De Gregorio will not go to jail because sentences under two years are automatically suspended.
Prodi's 2006-2008 government fell after losing the support of the Senate, leading to new elections that Berlusconi won.
The ex-premier's indictment added to a series of legal woes for billionaire tycoon Berlusconi, the charismatic centre-right leader who is facing ejection from the Senate and one year of community service for tax fraud at his media group, his first binding conviction in 20 years of judicial battles.
The three-time premier is appealing two convictions by courts of first instance: one for paying for sex with an underage prostitute and abusing his office as premier to try to cover it up; and another for involvement in the publication of an illegal wiretap.
The People of Freedom (PdL) party leader says he has been targeted by politically motivated magistrates since he entered politics in 1994.
Berlusconi's impending ejection from the Senate because of a ban stemming from the fraud conviction has caused a long-running row with the PdL's government partner, the centre-left Democratic Party (PD).
The PdL almost split when pro-government doves forced Berlusconi into an embarrassing U-turn on a confidence vote on the ban.
While the rift was patched up, PdL hawks are insisting the PD should change its stance on approving the ban, which would strip Berlusconi of his parliamentary immunity from arrest.
The two uneasy allies are also squabbling over whether the Senate vote to ratify the ban should be secret - possibly enabling Berlusconi to escape ejection - or not.
The PdL says the existing rules that state the ballot should be secret should apply.
But many members of the PD and the anti-establishment 5-Star Movement (M5S) want the rules changed because they fear a secret ballot would help Berlusconi to persuade lawmakers to break their parties' line and vote for him to keep his seat.
Senate Speaker Pietro Grasso, a PD member and former national anti-Mafia prosecutor, sparked PdL ire by seeming to side with the 'open vote' advocates on Tuesday.
Berlusconi supporters jumped on the De Gregorio indictment to back their leader's claims he is the continuing victim of judicial persecution.
''Nothing new on the Neapolitan front. The strategy of certain judges is clear, as are their ends. Justice reform is a must'', People of Freedom (PdL) House spokesperson Mara Carfagna and former equal opportunities minister commented via Twitter.
''Berlusconi is the victim of the umpteenth episode of clockwork justice. The leader of the largest center-right party finds himself crucified...but Italians know how to distinguish between good and evil, between those who worked on their own behalf and those who worked for the country'', charged Mariastella Gelmini, former education minister and deputy PdL House whip.
''This is the umpteenth violent blow against the millions of voters who, time after time, have freely elected the most important political figure of the past two decades'', thundered the deputy Senate PdL whip Giuseppe Esposito.
Berlusconi's lawyers said they were astonished at the indictment.
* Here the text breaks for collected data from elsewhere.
Background: an optimization exercise with open tools, aiming at small area and a short achievable clock period. Do not read the settings as production practice. In this exercise RTL edits were held to simulation tests only and were not proved equivalent to the original. Power figures rest on the tool's default switching activity, not on a simulated workload.

Setup of the baseline:
Design fcb, start of the top module:
module fcb (
    input              clk,
    input              rst,
    input              rx_valid,
    input      [7:0]   rx_byte,
    output reg         dec_valid,
    output reg [2:0]   dec_evt,
    output     [3:0]   dec_len,
    output reg [87:0]  dec_data,
    output reg [1:0]   s2c_kind,
    output     [1:0]   s2c_host,
    output     [10:0]  s2c_id,
    output     [3:0]   s2c_dlc,
    input      [1:0]   cnt_sel,
    output     [15:0]  cnt_val,
    input              enc_valid,
    input      [3:0]   enc_len,
    input      [87:0]  enc_data,
    output             enc_ready,
    output reg         enc_refused,
    input              can_valid,
    input              can_ext,
    input      [28:0]  can_id,
    input      [3:0]   can_dlc,
    input      [63:0]  can_data,
    input      [31:0]  pt_mask,
    output             can_ready,
    output reg         c2s_valid,
    output reg [1:0]   c2s_res,
    output reg [2:0]   c2s_kind,
    output     [23:0]  c2s_arg,
    output     [3:0]   c2s_opc,
    output     [4:0]   c2s_sid,
    output             tx_valid,
    output reg [7:0]   tx_byte,
    input              tx_ready
);
clock: 25.0 ns
lec_check: 0
cap_margin: 20
core_margin: 2
core_utilization: 40
cts_buf_list: sky130_fd_sc_hd__clkbuf_8
cts_cluster_diameter: 60
cts_cluster_size: 15
slew_margin: 20
standard.sh (not shown) runs the stock make flow with config.mk's settings and CLKGATE_MAP_FILE= SYNTH_SCRIPT=/design/flow/synth_recipe.tcl, a recipe that flattens the netlist after the stock synthesis.
==> flow/flow/run.sh <==
#!/bin/bash
set -uo pipefail
bash standard.sh "BUFFER_PORTS_ARGS=-buffer_cell sky130_fd_sc_hd__buf_1" finish > flow_standard.log 2>&1
The flow did not stop early for the baseline: all stages ran, and the layout cleared the timing, DRC and antenna checks.
What the candidate does differently from the baseline at the input level:
==> flow/flow/run.sh <==
#!/bin/bash
# The standard layout (standard.sh), with three changes to how it is made:
#  * port buffers are the smallest buffer (buf_1) instead of the default pick;
#  * clock tree from clkbuf_8 with sink clusters of up to 15, no dummy loads;
#  * timing repair aims at 14 ns of setup slack, so it speeds up the paths
#    through the ports (the constraints and clock period are unchanged).
# ORFS writes each step's full log under orfs/logs; make's output is in
# flow_standard.log.
set -uo pipefail
bash standard.sh \
  "BUFFER_PORTS_ARGS=-buffer_cell sky130_fd_sc_hd__buf_1" \
  "CTS_ARGS=-sink_clustering_enable -repair_clock_nets -buf_list sky130_fd_sc_hd__clkbuf_8 -sink_clustering_size 15 -sink_clustering_max_diameter 60 -dont_use_dummy_load" \
  SETUP_SLACK_MARGIN=14 \
  finish > flow_standard.log 2>&1
==> notes.md <==
- Total non-filler cell area in the finished layout of the candidate is on par with the baseline.
- Of the two values seen for master of the slowest instance on the critical path, nor2_1 was produced by the baseline and mux4_2 by the candidate.
- As far as cell area after synthesis goes, the candidate and the baseline are indistinguishable; the numbers are identical.
- Taking the baseline as the reference, in the candidate number of buffers and inverters on the critical path went down by 1, maximum ir drop on the vdd rail went up by 0.0000072 V.
- Met2 routing resource usage after global routing, the candidate and the baseline: higher on the baseline
- Clock network power share: lower on the candidate
- The candidate -> the baseline: post-synthesis simple-gate area fraction delta 0, exact match
- Between the baseline and the candidate, the sequential fraction of total cell area figures differ only marginally.
- In the tables for the candidate and the baseline, final worst hold slack reads higher with the candidate.

* * *

## fjord
fcb, a different RTL version from the one above (not shown whole).
Size in the first run: ~1300 cells after synthesis, roughly 420 I/O pins, roughly 15000 um^2 of cells after synthesis.
==> flow/design.v (excerpt) <==
module fcb (
    input              clk,
    input              rst,
    input              rx_valid,
    input      [7:0]   rx_byte,
    output reg         dec_valid,
    output reg [2:0]   dec_evt,
    output     [3:0]   dec_len,
    output reg [87:0]  dec_data,
    output reg [1:0]   s2c_kind,
    output     [1:0]   s2c_host,
    output     [10:0]  s2c_id,
    output     [3:0]   s2c_dlc,
    input      [1:0]   cnt_sel,
    output     [15:0]  cnt_val,
    input              enc_valid,
    input      [3:0]   enc_len,
    input      [87:0]  enc_data,
    output             enc_ready,
    output reg         enc_refused,
    input              can_valid,
    input              can_ext,
    input      [28:0]  can_id,
    input      [3:0]   can_dlc,
    input      [63:0]  can_data,
    input      [31:0]  pt_mask,
    output             can_ready,
    output reg         c2s_valid,
    output reg [1:0]   c2s_res,
    output reg [2:0]   c2s_kind,
    output     [23:0]  c2s_arg,
    output     [3:0]   c2s_opc,
    output     [4:0]   c2s_sid,
    output             tx_valid,
    output reg [7:0]   tx_byte,
    input              tx_ready
);
    localparam CNT_MAX = 16'hFFFF;
    localparam EV_NONE     = 3'd0;
    localparam EV_IDLE     = 3'd1;
    localparam EV_DELIVER  = 3'd2;
    localparam EV_OVERFLOW = 3'd3;
    localparam EV_CHAIN    = 3'd4;
    localparam EV_SUM      = 3'd5;
    localparam EV_SHORT    = 3'd6;
    localparam S2C_CAN  = 2'd0;
    localparam S2C_HOST = 2'd1;
    localparam S2C_DROP = 2'd2;
    localparam C2S_DROP  = 2'd0;
    localparam C2S_LOCAL = 2'd1;
    localparam C2S_NOOP  = 2'd2;
    localparam C2S_FWD   = 2'd3;
    integer i, j, k, q;
    reg        rx_empty;
    reg [3:0]  rx_lm2;
    reg [3:0]  rx_dist;
    reg [7:0]  rx_sum;
    wire rx_zero  = (rx_byte == 8'd0);
    wire rx_data  = rx_valid && !rx_zero;
    wire rx_full  = !rx_empty && rx_lm2 == 4'd11;           
    wire rx_code  = rx_empty || rx_dist == 4'd0;            
    wire [7:0] rx_blk = rx_code ? 8'd0 : rx_byte;           
    wire [3:0] rx_slot = rx_lm2 + 4'd1;                    
    wire rx_short = rx_lm2 == 4'd15 || rx_lm2 <= 4'd2;      
    wire [7:0] p0 = dec_data[7:0];
    wire [7:0] p1 = dec_data[15:8];
  ...
export LEC_CHECK = 0
export CAP_MARGIN = 20
export CORE_MARGIN = 2
export CORE_UTILIZATION = 40
export CTS_BUF_LIST = sky130_fd_sc_hd__clkbuf_8
export CTS_CLUSTER_DIAMETER = 60
export CTS_CLUSTER_SIZE = 15
export SLEW_MARGIN = 20
create_clock -name core_clock -period 25.0 [get_ports {clk}]
==> flow/flow/run.sh <==
#!/bin/bash
# The standard layout (standard.sh) with these changes to how it is made:
#  * after the standard synthesis, the logic between the flip-flops is mapped
#    again by ABC for area (flow/reabc.ys, flow/area.abc); the flip-flops,
#    their names and cells are kept as the standard synthesis made them, and
#    so are its full adders; the cnt_val multiplexers are rebuilt as a shared
#    select decode and a two-level AND-OR (flow/cntmux.v);
#  * port buffers are the smallest buffer (buf_1);
#  * clock tree from clkbuf_4 with sink clusters of up to 10, no dummy loads;
#  * timing repair aims at 14.3 ns of setup slack, so that it speeds up the
#    paths through the ports (the constraints and clock period are unchanged).
# Logs: flow_synth.log, reabc.log, flow_standard.log here, and ORFS's own
# per-step logs under orfs/logs.
set -uo pipefail
W=$PWD
RES=$W/orfs/results/sky130hd/fcb/base
LIB=$FLOW_HOME/platforms/sky130hd/lib/sky130_fd_sc_hd__tt_025C_1v80.lib
OPTS=("BUFFER_PORTS_ARGS=-buffer_cell sky130_fd_sc_hd__buf_1"
      "CTS_ARGS=-sink_clustering_enable -repair_clock_nets -buf_list sky130_fd_sc_hd__clkbuf_4 -sink_clustering_size 10 -sink_clustering_max_diameter 40 -dont_use_dummy_load"
      "SETUP_SLACK_MARGIN=14.3")
bash standard.sh "${OPTS[@]}" $RES/1_2_yosys.v > flow_synth.log 2>&1
cp $RES/1_2_yosys.v $W/1_2_yosys_standard.v
sed -e "s#@LIB@#$LIB#g" -e "s#@IN@#$W/1_2_yosys_standard.v#" -e "s#@OUT@#$W/1_2_yosys_reabc.v#" \
    -e "s#@ABC@#$W/flow/area.abc#" -e "s#@CNTMUX@#$W/flow/cntmux.v#" flow/reabc.ys > reabc_run.ys
if yosys -s reabc_run.ys > reabc.log 2>&1 && [ -s $W/1_2_yosys_reabc.v ] &&
   [ "$(grep -c '^module' $W/1_2_yosys_reabc.v)" = 1 ]; then
  cp $W/1_2_yosys_reabc.v $RES/1_2_yosys.v
fi
bash standard.sh "${OPTS[@]}" finish > flow_standard.log 2>&1
==> flow/flow/area.abc <==
strash
&get -n
&fraig -x
&st
&deepsyn -T 120
&dch -f
&nf -R 1000 -a -p -E 2 -C 32 -A 4 -F 8
&put
==> flow/flow/cntmux.v <==
// Replacement for the 4:1 multiplexers that drive cnt_val: a decode of the
// select (shared by all bits once identical cells are merged) and a two-level
// AND-OR, shorter from the select inputs than the mux4 cell.
module sky130_fd_sc_hd__mux4_2 (A0, A1, A2, A3, S0, S1, X);
  input A0, A1, A2, A3, S0, S1;
  output X;
  wire s0, s1, s2, s3, y0, y1;
  sky130_fd_sc_hd__nor2_1  d0 (.A(S0), .B(S1), .Y(s0));
  sky130_fd_sc_hd__nor2b_1 d1 (.A(S1), .B_N(S0), .Y(s1));
  sky130_fd_sc_hd__nor2b_1 d2 (.A(S0), .B_N(S1), .Y(s2));
  sky130_fd_sc_hd__and2_1  d3 (.A(S0), .B(S1), .X(s3));
  sky130_fd_sc_hd__a22oi_1 g0 (.A1(s0), .A2(A0), .B1(s1), .B2(A1), .Y(y0));
  sky130_fd_sc_hd__a22oi_1 g1 (.A1(s2), .A2(A2), .B1(s3), .B2(A3), .Y(y1));
  sky130_fd_sc_hd__nand2_1 g2 (.A(y0), .B(y1), .Y(X));
endmodule
==> flow/flow/reabc.ys <==
# Area re-mapping of the standard synthesis netlist: the flip-flops (and the
# full adders that synthesis extracted) are kept
# as they are (same instances, names and cells); the logic between them is
# mapped again by ABC with an area-oriented script (flow/area.abc).
read_liberty -ignore_miss_func @LIB@
read_verilog @IN@
hierarchy -top fcb
setattr -mod -set blackbox 1 sky130_fd_sc_hd__*df* sky130_fd_sc_hd__*dl* sky130_fd_sc_hd__*sdf* sky130_fd_sc_hd__fa_*
# the 4:1 muxes of cnt_val (a path from input to output port) are kept out
# of ABC
setattr -set keep_hierarchy 1 w:cnt_val %ci1 c:* %i
flatten
setattr -mod -set blackbox 1 sky130_fd_sc_hd__mux4_2
rename -hide w:*.*
opt_clean -purge
abc -liberty @LIB@ -dont_use sky130_fd_sc_hd__lpflow_bleeder_1 -dont_use sky130_fd_sc_hd__lpflow_clkbufkapwr_1 -dont_use sky130_fd_sc_hd__lpflow_clkbufkapwr_16 -dont_use sky130_fd_sc_hd__lpflow_clkbufkapwr_2 -dont_use sky130_fd_sc_hd__lpflow_clkbufkapwr_4 -dont_use sky130_fd_sc_hd__lpflow_clkbufkapwr_8 -dont_use sky130_fd_sc_hd__lpflow_clkinvkapwr_1 -dont_use sky130_fd_sc_hd__lpflow_clkinvkapwr_16 -dont_use sky130_fd_sc_hd__lpflow_clkinvkapwr_2 -dont_use sky130_fd_sc_hd__lpflow_clkinvkapwr_4 -dont_use sky130_fd_sc_hd__lpflow_clkinvkapwr_8 -dont_use sky130_fd_sc_hd__lpflow_decapkapwr_12 -dont_use sky130_fd_sc_hd__lpflow_decapkapwr_3 -dont_use sky130_fd_sc_hd__lpflow_decapkapwr_4 -dont_use sky130_fd_sc_hd__lpflow_decapkapwr_6 -dont_use sky130_fd_sc_hd__lpflow_decapkapwr_8 -dont_use sky130_fd_sc_hd__lpflow_inputiso0n_1 -dont_use sky130_fd_sc_hd__lpflow_inputiso0p_1 -dont_use sky130_fd_sc_hd__lpflow_inputiso1n_1 -dont_use sky130_fd_sc_hd__lpflow_inputiso1p_1 -dont_use sky130_fd_sc_hd__lpflow_inputisolatch_1 -dont_use sky130_fd_sc_hd__lpflow_isobufsrc_1 -dont_use sky130_fd_sc_hd__lpflow_isobufsrc_16 -dont_use sky130_fd_sc_hd__lpflow_isobufsrc_2 -dont_use sky130_fd_sc_hd__lpflow_isobufsrc_4 -dont_use sky130_fd_sc_hd__lpflow_isobufsrc_8 -dont_use sky130_fd_sc_hd__lpflow_isobufsrckapwr_16 -dont_use sky130_fd_sc_hd__lpflow_lsbuf_lh_hl_isowell_tap_1 -dont_use sky130_fd_sc_hd__lpflow_lsbuf_lh_hl_isowell_tap_2 -dont_use sky130_fd_sc_hd__lpflow_lsbuf_lh_hl_isowell_tap_4 -dont_use sky130_fd_sc_hd__lpflow_lsbuf_lh_isowell_4 -dont_use sky130_fd_sc_hd__lpflow_lsbuf_lh_isowell_tap_1 -dont_use sky130_fd_sc_hd__lpflow_lsbuf_lh_isowell_tap_2 -dont_use sky130_fd_sc_hd__lpflow_lsbuf_lh_isowell_tap_4 -dont_use sky130_fd_sc_hd__probe_p_8 -dont_use sky130_fd_sc_hd__probec_p_8  -script @ABC@
opt_clean -purge
# cnt_val: the kept 4:1 muxes become a shared select decode and a two-level
# AND-OR per bit (flow/cntmux.v), faster from cnt_sel than the mux4 cell
read_liberty -lib -ignore_redef -ignore_miss_func @LIB@
techmap -map @CNTMUX@ w:cnt_val %ci1 c:* %i
setattr -unset keep_hierarchy c:*
opt_merge -share_all
rename -hide w:*.* c:*.*
opt_clean -purge
hilomap -singleton -hicell sky130_fd_sc_hd__conb_1 HI -locell sky130_fd_sc_hd__conb_1 LO
insbuf -buf sky130_fd_sc_hd__buf_1 A X
rename -enumerate -pattern reabc_% w:$* c:$*
opt_clean -purge
tee -o reabc_stat.log stat -liberty @LIB@
write_verilog -noattr -nohex -nodec -noexpr @OUT@
Inputs modified between fjord and yarrow:
Settings: CORE_UTILIZATION changed from 40 to 60.
diff --git a/flow/flow/run.sh b/flow/flow/run.sh
--- a/flow/flow/run.sh
+++ b/flow/flow/run.sh
@@ -4,5 +4,3 @@
 #    again by ABC for area (flow/reabc.ys, flow/area.abc); the flip-flops,
-#    their names and cells are kept as the standard synthesis made them, and
-#    so are its full adders; the cnt_val multiplexers are rebuilt as a shared
-#    select decode and a two-level AND-OR (flow/cntmux.v);
+#    their names and cells are kept as the standard synthesis made them;
 #  * port buffers are the smallest buffer (buf_1);
@@ -23,5 +21,4 @@
 sed -e "s#@LIB@#$LIB#g" -e "s#@IN@#$W/1_2_yosys_standard.v#" -e "s#@OUT@#$W/1_2_yosys_reabc.v#" \
-    -e "s#@ABC@#$W/flow/area.abc#" -e "s#@CNTMUX@#$W/flow/cntmux.v#" flow/reabc.ys > reabc_run.ys
-if yosys -s reabc_run.ys > reabc.log 2>&1 && [ -s $W/1_2_yosys_reabc.v ] &&
-   [ "$(grep -c '^module' $W/1_2_yosys_reabc.v)" = 1 ]; then
+    -e "s#@ABC@#$W/flow/area.abc#" flow/reabc.ys > reabc_run.ys
+if yosys -s reabc_run.ys > reabc.log 2>&1 && [ -s $W/1_2_yosys_reabc.v ]; then
   cp $W/1_2_yosys_reabc.v $RES/1_2_yosys.v
==> flow/flow/reabc.ys <==
# Area re-mapping of the standard synthesis netlist: the flip-flops (and the
# full adders that synthesis extracted) are kept
# as they are (same instances, names and cells); the logic between them is
# mapped again by ABC with an area-oriented script (flow/area.abc).
read_liberty -ignore_miss_func @LIB@
read_verilog @IN@
hierarchy -top fcb
setattr -mod -set blackbox 1 sky130_fd_sc_hd__*df* sky130_fd_sc_hd__*dl* sky130_fd_sc_hd__*sdf* sky130_fd_sc_hd__fa_*
flatten
rename -hide w:*.*
opt_clean -purge
abc -liberty @LIB@ -dont_use sky130_fd_sc_hd__lpflow_bleeder_1 -dont_use sky130_fd_sc_hd__lpflow_clkbufkapwr_1 -dont_use sky130_fd_sc_hd__lpflow_clkbufkapwr_16 -dont_use sky130_fd_sc_hd__lpflow_clkbufkapwr_2 -dont_use sky130_fd_sc_hd__lpflow_clkbufkapwr_4 -dont_use sky130_fd_sc_hd__lpflow_clkbufkapwr_8 -dont_use sky130_fd_sc_hd__lpflow_clkinvkapwr_1 -dont_use sky130_fd_sc_hd__lpflow_clkinvkapwr_16 -dont_use sky130_fd_sc_hd__lpflow_clkinvkapwr_2 -dont_use sky130_fd_sc_hd__lpflow_clkinvkapwr_4 -dont_use sky130_fd_sc_hd__lpflow_clkinvkapwr_8 -dont_use sky130_fd_sc_hd__lpflow_decapkapwr_12 -dont_use sky130_fd_sc_hd__lpflow_decapkapwr_3 -dont_use sky130_fd_sc_hd__lpflow_decapkapwr_4 -dont_use sky130_fd_sc_hd__lpflow_decapkapwr_6 -dont_use sky130_fd_sc_hd__lpflow_decapkapwr_8 -dont_use sky130_fd_sc_hd__lpflow_inputiso0n_1 -dont_use sky130_fd_sc_hd__lpflow_inputiso0p_1 -dont_use sky130_fd_sc_hd__lpflow_inputiso1n_1 -dont_use sky130_fd_sc_hd__lpflow_inputiso1p_1 -dont_use sky130_fd_sc_hd__lpflow_inputisolatch_1 -dont_use sky130_fd_sc_hd__lpflow_isobufsrc_1 -dont_use sky130_fd_sc_hd__lpflow_isobufsrc_16 -dont_use sky130_fd_sc_hd__lpflow_isobufsrc_2 -dont_use sky130_fd_sc_hd__lpflow_isobufsrc_4 -dont_use sky130_fd_sc_hd__lpflow_isobufsrc_8 -dont_use sky130_fd_sc_hd__lpflow_isobufsrckapwr_16 -dont_use sky130_fd_sc_hd__lpflow_lsbuf_lh_hl_isowell_tap_1 -dont_use sky130_fd_sc_hd__lpflow_lsbuf_lh_hl_isowell_tap_2 -dont_use sky130_fd_sc_hd__lpflow_lsbuf_lh_hl_isowell_tap_4 -dont_use sky130_fd_sc_hd__lpflow_lsbuf_lh_isowell_4 -dont_use sky130_fd_sc_hd__lpflow_lsbuf_lh_isowell_tap_1 -dont_use sky130_fd_sc_hd__lpflow_lsbuf_lh_isowell_tap_2 -dont_use sky130_fd_sc_hd__lpflow_lsbuf_lh_isowell_tap_4 -dont_use sky130_fd_sc_hd__probe_p_8 -dont_use sky130_fd_sc_hd__probec_p_8  -script @ABC@
opt_clean -purge
hilomap -singleton -hicell sky130_fd_sc_hd__conb_1 HI -locell sky130_fd_sc_hd__conb_1 LO
insbuf -buf sky130_fd_sc_hd__buf_1 A X
rename -enumerate -pattern reabc_% w:$* c:$*
opt_clean -purge
tee -o reabc_stat.log stat -liberty @LIB@
write_verilog -noattr -nohex -nodec -noexpr @OUT@
removed: flow/flow/cntmux.v
==> comparison <==
Via count of the routed design ended up 530 higher on yarrow than on fjord. Cmp yarrow and fjord / share of total power in combinational logic / lower: fjord. Maximum frequency for yarrow is lower than for fjord. Status | yarrow and fjord | clean.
''The decision to indict...appears truly extraordinary. Just months ago the same prosecutor's office said corruption had not taken place'', defense attorneys Michele Cerabona and Niccolò Ghedini said.
''De Gregorio...wanted to return to the centre right and by his own admission, all votes cast during the legislature were related to his personal beliefs and not to sums of money, whether promised or received'', the lawyers went on.
''As Lavitola has explained, the cash was given to sort out the accounting situation at (his) L'Avanti newspaper'', they added.
''The trial cannot but shed further light on this situation, and the court will have to recognize the charges are unfounded''.
No PDL MPs came to the defence of Lavitola, a wheeler-dealer who received a two-year, eight-month sentence in March for trying to blackmail Berlusconi in exchange for hushing up payments to escorts at alleged sex parties at the ex-premier's Rome palazzo.
Berlusconi has always denied paying for sex and says he believes the young women were not prostitutes.
Lavitola is also reported to have had a key role in procuring a false document from a Caribbean island to keep ex-House speaker Gianfranco Fini, once a key Berlusconi friend-turned-foe, embroiled in an alleged scandal over a house in Monte Carlo.